| To do |
Set out exactly, and with nothing added, the line containing "3_3_place_gp: 10500 / 0.4870 / 4.852 / 58.25" and every line after it through the final line of the data.

━━━━━━━━━━

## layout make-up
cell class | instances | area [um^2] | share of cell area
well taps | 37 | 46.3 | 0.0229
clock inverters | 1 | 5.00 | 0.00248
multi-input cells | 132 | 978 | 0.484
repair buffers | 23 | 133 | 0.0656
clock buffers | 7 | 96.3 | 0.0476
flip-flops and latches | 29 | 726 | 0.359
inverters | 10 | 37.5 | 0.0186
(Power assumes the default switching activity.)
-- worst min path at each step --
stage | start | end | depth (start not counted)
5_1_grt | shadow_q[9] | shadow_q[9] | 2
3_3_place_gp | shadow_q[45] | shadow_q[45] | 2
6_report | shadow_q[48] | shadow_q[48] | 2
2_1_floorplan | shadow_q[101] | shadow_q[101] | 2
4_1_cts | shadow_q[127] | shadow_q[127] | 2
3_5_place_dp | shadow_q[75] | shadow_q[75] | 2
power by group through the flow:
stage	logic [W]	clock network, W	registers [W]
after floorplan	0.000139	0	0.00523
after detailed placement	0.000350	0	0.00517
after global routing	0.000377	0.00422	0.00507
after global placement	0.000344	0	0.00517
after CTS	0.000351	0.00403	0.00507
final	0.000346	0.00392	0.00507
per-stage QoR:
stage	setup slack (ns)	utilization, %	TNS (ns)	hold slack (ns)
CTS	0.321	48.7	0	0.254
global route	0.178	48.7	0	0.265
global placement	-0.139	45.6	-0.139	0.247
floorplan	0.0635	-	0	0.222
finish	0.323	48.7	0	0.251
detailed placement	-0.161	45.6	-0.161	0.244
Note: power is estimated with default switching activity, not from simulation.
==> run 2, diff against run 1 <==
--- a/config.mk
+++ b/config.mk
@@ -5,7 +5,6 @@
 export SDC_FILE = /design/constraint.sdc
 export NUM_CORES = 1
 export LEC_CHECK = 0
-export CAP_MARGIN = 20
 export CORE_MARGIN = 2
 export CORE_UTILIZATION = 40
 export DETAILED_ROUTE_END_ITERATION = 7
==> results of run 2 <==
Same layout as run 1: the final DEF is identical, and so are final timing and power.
File: src/rtl/store_lane_fmt.sv
// store_lane_fmt: maps store size/low address bits to byte enables, replicated data and a misalignment flag
module store_lane_fmt
  import mips_mem_pkg::*;
(
  input  logic [1:0]  addr_lo,
  input  logic [1:0]  size,
  input  logic [31:0] data,
  output lane_t       lane,
  output logic        misaligned
);
  always_comb begin
    misaligned = (size == SZ_RSVD) || (size == SZ_HALF && addr_lo[0]) || (size == SZ_WORD && addr_lo != 2'b00);
    lane.be = size == SZ_BYTE ? 4'b0001 << addr_lo :
              size == SZ_HALF ? (addr_lo[1] ? 4'b1100 : 4'b0011) : 4'b1111;
    lane.data = size == SZ_BYTE ? {4{data[7:0]}} :
                size == SZ_HALF ? {2{data[15:0]}} : data;
  end
endmodule
$ cat src/rtl/s38417_pkg.sv
// s38417_pkg: shared constants, state encoding and helpers for the three-bank
// 9-bit match sequencer and its word compare datapath.
package s38417_pkg;

   localparam int unsigned W     = 9;
   localparam int unsigned NBANK = 3;
   localparam logic [1:0]  NO_HIT = 2'd3;

   // Scan sequencer states (IDLE, SCAN, DONE)
   typedef logic [1:0] state_t;
   localparam state_t ST_IDLE = 2'd0;
   localparam state_t ST_SCAN = 2'd1;
   localparam state_t ST_DONE = 2'd2;

   // One-hot bank select for bank index 0..2; index 3 yields no select
   function automatic logic [NBANK-1:0] onehot3(input logic [1:0] idx);
      return 3'b001 << idx;
   endfunction

   // Lowest set bank wins (A = 0); NO_HIT when nothing is set
   function automatic logic [1:0] prio_enc3(input logic [NBANK-1:0] v);
      logic [1:0] r;
      r = NO_HIT;
      if (v[2]) r = 2'd2;
      if (v[1]) r = 2'd1;
      if (v[0]) r = 2'd0;
      return r;
   endfunction

endpackage

$ cat src/rtl/s38417_word_cmp.sv
// s38417_word_cmp: one-hot 3:1 word mux followed by a W-bit equality compare.
// Ports:
//   sel_i               one-hot bank select (bit0 = A)
//   word_a/b/c_i        stored words of banks A/B/C
//   key_i               compare word
//   match_c             combinational: selected word equals key
module s38417_word_cmp
   import s38417_pkg::*;
(
   input  logic [NBANK-1:0] sel_i,
   input  logic [W-1:0]     word_a_i,
   input  logic [W-1:0]     word_b_i,
   input  logic [W-1:0]     word_c_i,
   input  logic [W-1:0]     key_i,
   output logic             match_c
);

   logic [W-1:0] mux_word;

   // AND-OR mux; select is guaranteed one-hot or zero by the sequencer
   always_comb begin
      mux_word = ({W{sel_i[0]}} & word_a_i)
               | ({W{sel_i[1]}} & word_b_i)
               | ({W{sel_i[2]}} & word_c_i);
      match_c  = (mux_word == key_i);
   end

endmodule
### src/rtl/secret_file_writer.sv
// ============================================================================
// secret_file_writer
// ----------------------------------------------------------------------------
// Captures a framed character file into a small buffer and reads it back.
// A file is STX (7'h02), up to WORD_COUNT data characters, then ETX (7'h03).
// STX restarts capture from any state. When the file completes, the buffer is
// frozen ("locked") and can be read one entry per cycle through rd_idx/rd_char.
//
// Optional feature macro: SECRET_FILE_CHECKSUM_EN
//   When defined, each file carries a trailing checksum character after ETX.
//   This character must equal the XOR of all stored data characters. A mismatch,
//   or an overflow, ends in the ERROR state with err=1. When the macro is not
//   defined, ETX locks the file directly and err is tied to 0.
//
// Parameters
//   WORD_COUNT : number of 7-bit buffer entries (power of two, 2..64)
//
// Ports
//   clk       in   rising-edge clock
//   rst       in   asynchronous active-high reset
//   din       in   [6:0]   incoming character code
//   din_valid in   qualifies din for exactly the cycle it is high
//   rd_idx    in   [AW-1:0] buffer entry selected for readout
//   rd_char   out  [6:0]   registered readout, one cycle after rd_idx;
//                          7'h00 unless locked and rd_idx < count
//   count     out  [AW:0]  number of stored characters (saturates)
//   locked    out  high exactly while the state is LOCKED
//   ovf       out  data arrived with the buffer already full
//   err       out  checksum / overflow error (checksum build only)
// ============================================================================
module secret_file_writer #(
    parameter int WORD_COUNT = 32
) (
    input  logic                          clk,
    input  logic                          rst,
    input  logic [6:0]                    din,
    input  logic                          din_valid,
    input  logic [$clog2(WORD_COUNT)-1:0] rd_idx,
    output logic [6:0]                    rd_char,
    output logic [$clog2(WORD_COUNT):0]   count,
    output logic                          locked,
    output logic                          ovf,
    output logic                          err
);

    localparam int AW     = $clog2(WORD_COUNT);
    localparam int DATA_W = 7;

    localparam logic [DATA_W-1:0] STX  = 7'h02;
    localparam logic [DATA_W-1:0] ETX  = 7'h03;
    localparam logic [AW:0]       FULL = (AW+1)'(WORD_COUNT);

    typedef enum logic [2:0] {
        S_IDLE   = 3'd0,
        S_RECV   = 3'd1,
`ifdef SECRET_FILE_CHECKSUM_EN
        S_CHK    = 3'd2,
`endif
        S_LOCKED = 3'd3,
        S_ERROR  = 3'd4
    } state_t;

    // Count never wraps: it sticks at FULL once the buffer is full.
    function automatic logic [AW:0] sat_inc(input logic [AW:0] v);
        if (v == FULL) begin
            return v;
        end
        return v + (AW+1)'(1);
    endfunction

    // Readout is only meaningful for entries that hold file data.
    function automatic logic in_file(input logic [AW-1:0] idx, input logic [AW:0] n);
        return ({1'b0, idx} < n);
    endfunction

    state_t              state, state_n;
    logic [AW:0]         count_n;
    logic                ovf_n;
    logic                wr_en;
    logic [DATA_W-1:0]   mem [WORD_COUNT];

`ifdef SECRET_FILE_CHECKSUM_EN
    logic [DATA_W-1:0]   csum, csum_n;
    logic                err_q, err_n;
`endif

    // ------------------------------------------------------------------------
    // Next-state and control decode
    // ------------------------------------------------------------------------
    always_comb begin
        state_n = state;
        count_n = count;
        ovf_n   = ovf;
        wr_en   = 1'b0;
`ifdef SECRET_FILE_CHECKSUM_EN
        csum_n  = csum;
        err_n   = err_q;
`endif
        if (din_valid) begin
            if (din == STX) begin
                // STX wins in every state and starts a clean file.
                state_n = S_RECV;
                count_n = '0;
                ovf_n   = 1'b0;
`ifdef SECRET_FILE_CHECKSUM_EN
                csum_n  = '0;
                err_n   = 1'b0;
`endif
            end else begin
                case (state)
                    S_RECV: begin
                        if (din == ETX) begin
`ifdef SECRET_FILE_CHECKSUM_EN
                            state_n = S_CHK;
`else
                            state_n = S_LOCKED;
`endif
                        end else if (count != FULL) begin
                            wr_en   = 1'b1;
                            count_n = sat_inc(count);
`ifdef SECRET_FILE_CHECKSUM_EN
                            csum_n  = csum ^ din;
`endif
                        end else begin
                            // Buffer full: the character is dropped.
                            ovf_n = 1'b1;
`ifdef SECRET_FILE_CHECKSUM_EN
                            state_n = S_ERROR;
                            err_n   = 1'b1;
`else
                            state_n = S_LOCKED;
`endif
                        end
                    end
`ifdef SECRET_FILE_CHECKSUM_EN
                    S_CHK: begin
                        // Any non-STX character here is the checksum, ETX included.
                        if (din == csum) begin
                            state_n = S_LOCKED;
                        end else begin
                            state_n = S_ERROR;
                            err_n   = 1'b1;
                        end
                    end
`endif
                    default: begin
                        // IDLE, LOCKED, ERROR ignore everything but STX.
                    end
                endcase
            end
        end
    end

    // ------------------------------------------------------------------------
    // Control registers
    // ------------------------------------------------------------------------
    always_ff @(posedge clk or posedge rst) begin
        if (rst) begin
            state <= S_IDLE;
            count <= '0;
            ovf   <= 1'b0;
        end else begin
            state <= state_n;
            count <= count_n;
            ovf   <= ovf_n;
        end
    end

`ifdef SECRET_FILE_CHECKSUM_EN
    always_ff @(posedge clk or posedge rst) begin
        if (rst) begin
            csum  <= '0;
            err_q <= 1'b0;
        end else begin
            csum  <= csum_n;
            err_q <= err_n;
        end
    end

    assign err = err_q;
`else
    assign err = 1'b0;
`endif

    assign locked = (state == S_LOCKED);

    // ------------------------------------------------------------------------
    // Buffer storage (no reset: contents are masked until a file locks)
    // ------------------------------------------------------------------------
    always_ff @(posedge clk) begin
        if (wr_en) begin
            mem[count[AW-1:0]] <= din;
        end
    end

    // ------------------------------------------------------------------------
    // Registered readout; a same-cycle write to the same entry is not visible
    // until the following read (old value returned).
    // ------------------------------------------------------------------------
    always_ff @(posedge clk or posedge rst) begin
        if (rst) begin
            rd_char <= '0;
        end else if (locked && in_file(rd_idx, count)) begin
            rd_char <= mem[rd_idx];
        end else begin
            rd_char <= '0;
        end
    end

endmodule

### config.mk
export PLATFORM = sky130hd
export DESIGN_NAME = secret_file_writer
export DESIGN_NICKNAME = d
export VERILOG_FILES = /design/src/rtl/secret_file_writer.sv
export SDC_FILE = /design/constraint.sdc
export NUM_CORES = 1
export LEC_CHECK = 0
export CAP_MARGIN = 20
export CELL_PAD_IN_SITES_DETAIL_PLACEMENT = 0
export CELL_PAD_IN_SITES_GLOBAL_PLACEMENT = 1
export CORE_MARGIN = 4
export CORE_UTILIZATION = 58
export CTS_CLUSTER_DIAMETER = 60
export DETAILED_ROUTE_END_ITERATION = 8
export PLACE_DENSITY_LB_ADDON = 0.1
export SYNTH_ARGS = -nofsm -noshare
export SYNTH_HDL_FRONTEND = slang
export SYNTH_SLANG_ARGS = --single-unit
### constraint.sdc
create_clock -name clk -period 6.8 [get_ports clk]
set_input_delay 0.68 -clock clk [delete_from_list [all_inputs] [get_ports clk]]
set_output_delay 0.68 -clock clk [all_outputs]
set_load 0.02 [all_outputs]
==> out/qor.yml, run 1 <==
outcome: "completed"
synth-compound-area-share_pct: 2.582
yosys_register_bits: 240
drt-total-wl_um: 19660
m1WireLength_um: 8530
grt_start_max_net_pins: 61
timing.critical_path.arrival_ns: 3.39
i_o_pins: 31
fraction_of_the_mapped_netlist_area_in_adder_cells_pct: 1.028
cts-root-to-sink-buffers: 3
cell_at_the_slowest_stage_of_the_critical_path: "sky130_fd_sc_hd__a21oi_1"
die_span_x_um: 137.6
synth-xor-area-share_pct: 0.08993
synth-warning-count: 0
power.density_cell_area_nw_per_um2: 281.2
detailroute.via_count: 4732
syn-cell-area_sq_um: 9739
dieHeight_um: 137.6
regArea_sq_um: 7127
synth_top_area_share_pct: 69.06
period_share_pct: 43.62
vias_per_cell: 6.074
route.antenna.remaining_nets: 0
finalWorstPathRequiredPeriod_ns: 2.966
cts_inserted_buffers: 23
hpwl_um: 12110
fin_tns_setup_ns: 0
top_signal_layer_used: "met4"
unrepaired_setup_endpoints_after_global_routing: "false"
synth-async-reset-ratio_pct: 6.667
initial_antenna_violation_count: 0
detailedRoute.firstPassIterationCount: 4
path_clk_slew_ns: 0.06
cellLeakagePower_nw: 3.593
clock-skew-final_ns: 0.01484
clock_tree_from_tritoncts: "yes"
grt_remaining_overflow: 0
post_synth_mux_area_share_pct: 16.46
final_estimated_routing_congestion_in_global_placement: 0.7934
synth.area.top_cells: "sky130_fd_sc_hd__edfxtp_1 69%, sky130_fd_sc_hd__mux4_1 6.5%, sky130_fd_sc_hd__mux4_2 6.5%, sky130_fd_sc_hd__dfrtp_1 4.1%, sky130_fd_sc_hd__mux2_2 2.9%"
clock_sinks: 240
hold_path_depth: 1
cpLargestDelayFamily: "compound AO/OA/AOI/OAI gates"
number_of_global_route_vias_before_repair: 4923
dr.first_iter.drc_count: 499
io_buffers: 29
mappedNetlistNets: 522
design.final.nets: 565
rr_worst_depth: 6
fillCellCount: 1114
crit_buf_inv: 2
htreeDepth: 1
yosysUniqueCellTypes: 43
cts.repair_timing.setup_buffer_count: 0
detail_route.wl_per_cell_um: 25.23
cts_repair_resize_count: 0
largest_family_of_logic_cells_by_synthesized_area: "multiplexers"
antenna_cells_inserted: 0
crit_required_ns: 7.23
crit_path_max_incr_delay_ns: 0.69
finalCoreUtilization_pct: 66.21
maxCapViolations: 0
grt.total_usage_pct: 22.11
fraction_of_layout_instances_using_a_drive_strength_above_1_pct: 18.07
multiInputGateArea_sq_um: 2454
row_count: 47
yosys_top_cell_by_area: "sky130_fd_sc_hd__edfxtp_1"
synth_seq_area_share_pct: 73.18
initial_utilization_pct: 58.94
areaGrowthSynthToFinish_pct: 12.33
cts_root_buf: "sky130_fd_sc_hd__clkbuf_16"
crit_cells: 8
clock_latency_ns: 0.51
cts_hold_buffers: 0
cp_max_fo: 60
critical_path.cell_chain: "buf_2 -> buf_4 -> ha_1 -> a211oi_1 -> o21ai_0 -> a21oi_1 -> a22oi_1 -> nand3_1"
setup.worst_path.end_class: "flop"
setup.worst_path.start_class: "primary input"
grt_pass1_wl_um: 30660
detail_route.drc_violations: 0
hold_ws_ns: 0.5283
tightest_slew_ns: 0.9522
timing_max_transition_violations_final: 0
synthFlopType: "sky130_fd_sc_hd__edfxtp_1"
fmaxAchievable_ghz: 0.3372
post_synth.cell_area_avg_sq_um: 19.52
synthesis.instances: 499
report.final.setup_viol: 0
criticalPathCategory: "primary input to flop"
dr_wl_met3_um: 1111
coreArea_sq_um: 16520
dieArea_sq_um: 18930
timing_hold_violations_final: 0
max-slew-margin-rel_pct: 36.40
synth_simple_gate_area_share_pct: 4.997
post_synth_edffs: 224
timing.hold.worst.class: "flop to flop"
met2_length_um: 9691
vdd.ir_drop.worst_mv: 0.2020
==> placed cells by master, fill, tap and decap left out, types with 7 or more instances in the layout <==
cell,instances
sky130_fd_sc_hd__a211oi_1,7
sky130_fd_sc_hd__buf_4,11
sky130_fd_sc_hd__clkbuf_1,9
sky130_fd_sc_hd__clkbuf_16,23
sky130_fd_sc_hd__clkdlybuf4s50_1,26
sky130_fd_sc_hd__dfrtp_1,16
sky130_fd_sc_hd__edfxtp_1,224
sky130_fd_sc_hd__ha_1,8
sky130_fd_sc_hd__inv_1,9
sky130_fd_sc_hd__mux2_2,25
sky130_fd_sc_hd__mux4_1,24
sky130_fd_sc_hd__mux4_2,28
sky130_fd_sc_hd__nand2_1,9
sky130_fd_sc_hd__nand3_1,23
sky130_fd_sc_hd__nor2_1,39
sky130_fd_sc_hd__nor2b_1,9
==> per-layer routing <==
layer | track usage [%] | vias up
met5 | 0 | -
met4 | 5.044 | 0
met3 | 2.849 | 33
met2 | 35.33 | 139
met1 | 33.26 | 2435
li1 | - | 2125
==> report_power, final <==
part           total [mW]  switching [mW]  internal, mW  leakage (nW)
combinational       0.237           0.140        0.0970          1.03
clock                1.18           0.506         0.675         0.340
sequential           1.66          0.0224          1.64          2.22
total                3.08           0.669          2.41          3.59
==> synth_stat cells (2+ instances only) <==
library cell               instances
sky130_fd_sc_hd__a211o_1           2
sky130_fd_sc_hd__a211oi_1          7
sky130_fd_sc_hd__a21oi_1           6
sky130_fd_sc_hd__a22oi_1           6
sky130_fd_sc_hd__and2_1            2
sky130_fd_sc_hd__buf_2            13
sky130_fd_sc_hd__buf_6             3
sky130_fd_sc_hd__clkbuf_1          4
sky130_fd_sc_hd__dfrtp_1          16
sky130_fd_sc_hd__edfxtp_1        224
sky130_fd_sc_hd__ha_1              8
sky130_fd_sc_hd__inv_1             9
sky130_fd_sc_hd__mux2_2           25
sky130_fd_sc_hd__mux2i_1           6
sky130_fd_sc_hd__mux4_1           24
sky130_fd_sc_hd__mux4_2           28
sky130_fd_sc_hd__nand2_1           9
sky130_fd_sc_hd__nand2b_1          2
sky130_fd_sc_hd__nand3_1          23
sky130_fd_sc_hd__nand3b_1          6
sky130_fd_sc_hd__nor2_1           39
sky130_fd_sc_hd__nor2b_1           9
sky130_fd_sc_hd__nor3_1            2
sky130_fd_sc_hd__o21ai_0           5
sky130_fd_sc_hd__or3_1             3
==> sequential cells by signal (all words and copies together) (netlist names) <==
name and flops:
count 6, state 2, ovf 1, mem 224, rd_char 7
==> worst reg2reg max path: stages (launching register included) <==
cell	delay, ns
sky130_fd_sc_hd__dfrtp_1	0.45
sky130_fd_sc_hd__inv_1	0.12
sky130_fd_sc_hd__ha_1	0.25
sky130_fd_sc_hd__a311oi_1	0.41
sky130_fd_sc_hd__and2_1	0.31
sky130_fd_sc_hd__nand2_1	0.31
sky130_fd_sc_hd__nor2_1	0.64
==> cell type report <==
type	instances	share of cell area, %
multi-input combinational	228	22.43
tap	220	2.516
clock inverter	9	0.6404
inverter	9	0.3088
clock buffer	33	5.695
sequential	240	65.14
timing repair buffer	40	3.271
==> final timing paths <==
check / start / to / slack (ns)
setup / recovery: rd_idx[3] / rd_char[4]$_DFF_PP0_ / 3.83
hold / removal: state[0]$_DFFE_PP0P_ / state[0]$_DFFE_PP0P_ / 0.53
setup reg to reg: count[0]$_DFFE_PP0P_ / mem[0][2]$_DFFE_PP_ / 3.93
hold reg to reg: state[0]$_DFFE_PP0P_ / state[0]$_DFFE_PP0P_ / 0.53
max in group asynchronous: rst / rd_char[3]$_DFF_PP0_ / 5.74
min in group asynchronous: rst / rd_char[0]$_DFF_PP0_ / 0.59
==> per-stage QoR <==
| stage | instance area [sq um] | power, mW | setup WS, ns | std cells |
|---|---|---|---|---|
| finish | 10940 | 3.077 | 3.834 | 779 |
| global route | 10940 | 3.187 | 3.588 | 779 |
| CTS | 10940 | 3.096 | 3.800 | 779 |
| detailed placement | 10250 | 1.929 | 3.300 | 737 |
| global placement | 10250 | 1.925 | 3.267 | 737 |
| floorplan | 9739 | 1.829 | 4.391 | 499 |
==> kinds of logic (layout without fill, tap and decap cells) <==
kind of cell             Yosys count  after routing
AND/OR/NAND/NOR                  100            100
multiplexers                      83             83
flip-flops                       240            240
XOR/XNOR                           1              1
adder cells (fa/ha/maj)            8              8
buffers and inverters             31             91
other                              1              1
AO/OA/AOI/OAI                     35             35
(Power assumes the default switching activity.)
==> run 2, diff against run 1 <==
- CORE_UTILIZATION: 58 -> 53
- clock period: 6.8 -> 2.74 ns (I/O delays scaled with it)
==> run 2 against run 1 <==
Die area rose by 8.9%. Sequential power increased by 150%. Cell count up 5.0%. Largest power group unchanged.
==> out/qor.yml, run 2 (synthesis results as in run 1) <==
dieArea_sq_um: 20610  # +8.9%
design.final.nets: 594  # +5.1%
critical_path.cell_chain: "inv_1 -> ha_1 -> a311oi_1 -> and2_1 -> nand2_1 -> buf_4 -> nor2_1"
grt_remaining_overflow: 0  # unchanged
timing.critical_path.arrival_ns: 2.63  # -0.76 ns
detail_route.wl_per_cell_um: 25.28  # +0.19%
part_of_the_total_power_dissipated_in_combinational_logic_pct: 8.5  # +0.8 points
io_buffers: 29  # unchanged
setup.worst_path.start_class: "flop"
seq_power_share_pct: 49.5  # -4.4 points
outcome: "completed"
timing_max_transition_violations_final: 0  # unchanged
detailedRoute.firstPassIterationCount: 4  # unchanged
htreeDepth: 1  # unchanged
cpLargestDelayFamily: "simple AND/OR/NAND/NOR gates"
initial_antenna_violation_count: 0  # unchanged
layout_common_cells: "224 x sky130_fd_sc_hd__edfxtp_1, 39 x sky130_fd_sc_hd__nor2_1, 35 x sky130_fd_sc_hd__buf_4, 28 x sky130_fd_sc_hd__mux4_2, 26 x sky130_fd_sc_hd__clkdlybuf4s50_1"
crit_buf_inv: 2  # unchanged
cp_max_fo: 7  # -88%
detailroute.via_count: 4812  # +1.7%
unrepaired_setup_endpoints_after_global_routing: "false"
maxCapViolations: 0  # unchanged
fillCellCount: 1295  # +16%
power.switching_fraction_pct: 21.24  # -0.49 points
detail_route.drc_violations: 0  # unchanged
crit_required_ns: 2.87  # -4.36 ns
i_o_pins: 31  # unchanged
hpwl_um: 13360  # +10%
areaGrowthSynthToFinish_pct: 16.55
criticalPathCategory: "flop to flop"
crit_path_max_incr_delay_ns: 0.57  # -0.12 ns
fin_tns_setup_ns: 0  # unchanged
cellLeakagePower_nw: 3.817  # +6.2%
setup.reg_to_reg.worst_slack_ns: 0.24  # -3.69 ns
vdd.ir_drop.worst_mv: 0.5581  # +180%
final_estimated_routing_congestion_in_global_placement: 0.8289  # +4.5%
grt_pass1_wl_um: 32160  # +4.9%
timing_hold_violations_final: 0  # unchanged
intPower_mw: 6.495  # +170%
cts_hold_buffers: 0  # unchanged
mostFrequentLayoutCell: "sky130_fd_sc_hd__edfxtp_1"
die_span_x_um: 143.6  # +4.3%
dp.cells: 773  # +4.9%
detailedPlace.worstSlack_ns: -0.001763  # -3.302 ns
antenna_cells_inserted: 0  # unchanged
cts-root-to-sink-buffers: 3  # unchanged
timing.final.ws_setup_ns: 0.2393  # -3.595 ns
finalWorstPathRequiredPeriod_ns: 2.501
cts.repair_timing.setup_buffer_count: 0  # unchanged
coreArea_sq_um: 18020  # +9.1%
clock_tree_from_tritoncts: "yes"
dr.first_iter.drc_count: 358  # -28%
cell_at_the_slowest_stage_of_the_critical_path: "sky130_fd_sc_hd__nor2_1"
cts_inserted_buffers: 25  # +8.7%
fraction_of_layout_instances_using_a_drive_strength_above_1_pct: 22.92  # +4.9 points
dieHeight_um: 143.6  # +4.3%
drt-total-wl_um: 20680  # +5.2%
power.density_cell_area_nw_per_um2: 726.6  # +160%
vias_per_cell: 5.883  # -3.2%
period_share_pct: 91.27
timing.hold.worst.class: "primary input to asynchronous set/reset pin"
cts_repair_resize_count: 0  # unchanged
p_switching_mw: 1.752  # +160%
initial_utilization_pct: 54.03  # -4.9 points
number_of_global_route_vias_before_repair: 5173  # +5.1%
clock-skew-final_ns: 0.01009  # -0.004748 ns
tightest_slew_ns: 0.8257  # -0.1266 ns
clockPowerShare_pct: 42.0  # +3.6 points
clock_sinks: 240  # unchanged
grt_start_max_net_pins: 46  # -25%
report.final.setup_viol: 0  # unchanged
grt.total_usage_pct: 21.08  # -1.0 points
row_count: 49  # +4.3%
max-slew-margin-rel_pct: 44.89  # +8.5 points
finalNonFillerCells: 818  # +5.0%
route.antenna.remaining_nets: 0  # unchanged
fmaxAchievable_ghz: 0.3999
cts_root_buf: "sky130_fd_sc_hd__clkbuf_16"
setup.worst_path.end_class: "flop"
path_clk_slew_ns: 0.06  # about the same
clock_latency_ns: 0.50  # about the same
largest_register_ffs: 224  # unchanged
run 2: changes by cell type in the layout (fill, tap and decap cells not counted), moves of 2 or more:
cell                        before  now
sky130_fd_sc_hd__buf_4          11   35
sky130_fd_sc_hd__clkbuf_16      23   25
sky130_fd_sc_hd__clkbuf_1        9    5
sky130_fd_sc_hd__clkbuf_8        1    3
sky130_fd_sc_hd__bufinv_16       1    4
sky130_fd_sc_hd__buf_12          0    3
run 2: worst paths after layout:
kind / endpoint / from / depth (start not counted)
max in group asynchronous: rd_char[0]$_DFF_PP0_ / rst / 2
max: mem[14][1]$_DFFE_PP_ / count[0]$_DFFE_PP0P_ / 7
max reg2reg: mem[14][1]$_DFFE_PP_ / count[0]$_DFFE_PP0P_ / 7
min in group clk: rd_char[2]$_DFF_PP0_ / rd_idx[2] / 4
min reg2reg: state[0]$_DFFE_PP0P_ / state[0]$_DFFE_PP0P_ / 1
min: state[0]$_DFFE_PP0P_ / rst / 2
run 2: power groups by stage:
stage / Combinational [mW] / Clock (mW) / Sequential, mW
2_1_floorplan: 0.337 / 0 / 4.20
3_3_place_gp: 0.698 / 0 / 4.15
3_5_place_dp: 0.710 / 0 / 4.16
4_1_cts: 0.712 / 3.53 / 4.08
5_1_grt: 0.762 / 3.70 / 4.08
6_report: 0.701 / 3.47 / 4.08
run 2: metal layers:
metal	vias to the layer above	GRT usage (%)	wire length, um
li1	2181	-	-
met1	2487	29.25	8714
met2	114	36.06	10660
met3	30	2.662	845
met4	0	5.352	461
met5	-	0	0
run 2: layout make-up:
cell class	count	area, sq um	area share (%)
clock buffers	33	685.7	6.041
clock inverters	12	166.4	1.466
inverters	9	33.78	0.2976
multi-input cells	228	2454	21.62
flip-flops and latches	240	7127	62.79
well taps	229	286.5	2.524
repair buffers	67	598.1	5.269
run 2: worst register-to-register path, delay by kind of cell (launching register included):
kind	cells	cell delay [ns]
buffers and inverters	2	0.24
AOI/OAI and AO/OA	1	0.33
and+or+nand+nor	3	0.98
adders and majority gates	1	0.24
DFF	1	0.34
run 2: through the flow:
step / instance area, sq um / hold slack, ns / total power [mW] / util (%)
2_1_floorplan: 9739 / 0.1877 / 4.538 / -
3_3_place_gp: 10500 / 0.4870 / 4.852 / 58.25
3_5_place_dp: 10500 / 0.5069 / 4.867 / 58.25
4_1_cts: 11350 / 0.2264 / 8.321 / 62.97
5_1_grt: 11350 / 0.2708 / 8.544 / 62.97
6_report: 11350 / 0.2345 / 8.247 / 62.97
==> run 3, diff against run 2 <==
- CAP_MARGIN: 20 -> 25
==> results of run 3 <==
Final layout, timing and power as in run 2 (identical DEF).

━━━━━━━━━━

| Expected answer |
3_3_place_gp: 10500 / 0.4870 / 4.852 / 58.25
3_5_place_dp: 10500 / 0.5069 / 4.867 / 58.25
4_1_cts: 11350 / 0.2264 / 8.321 / 62.97
5_1_grt: 11350 / 0.2708 / 8.544 / 62.97
6_report: 11350 / 0.2345 / 8.247 / 62.97
==> run 3, diff against run 2 <==
- CAP_MARGIN: 20 -> 25
==> results of run 3 <==
Final layout, timing and power as in run 2 (identical DEF).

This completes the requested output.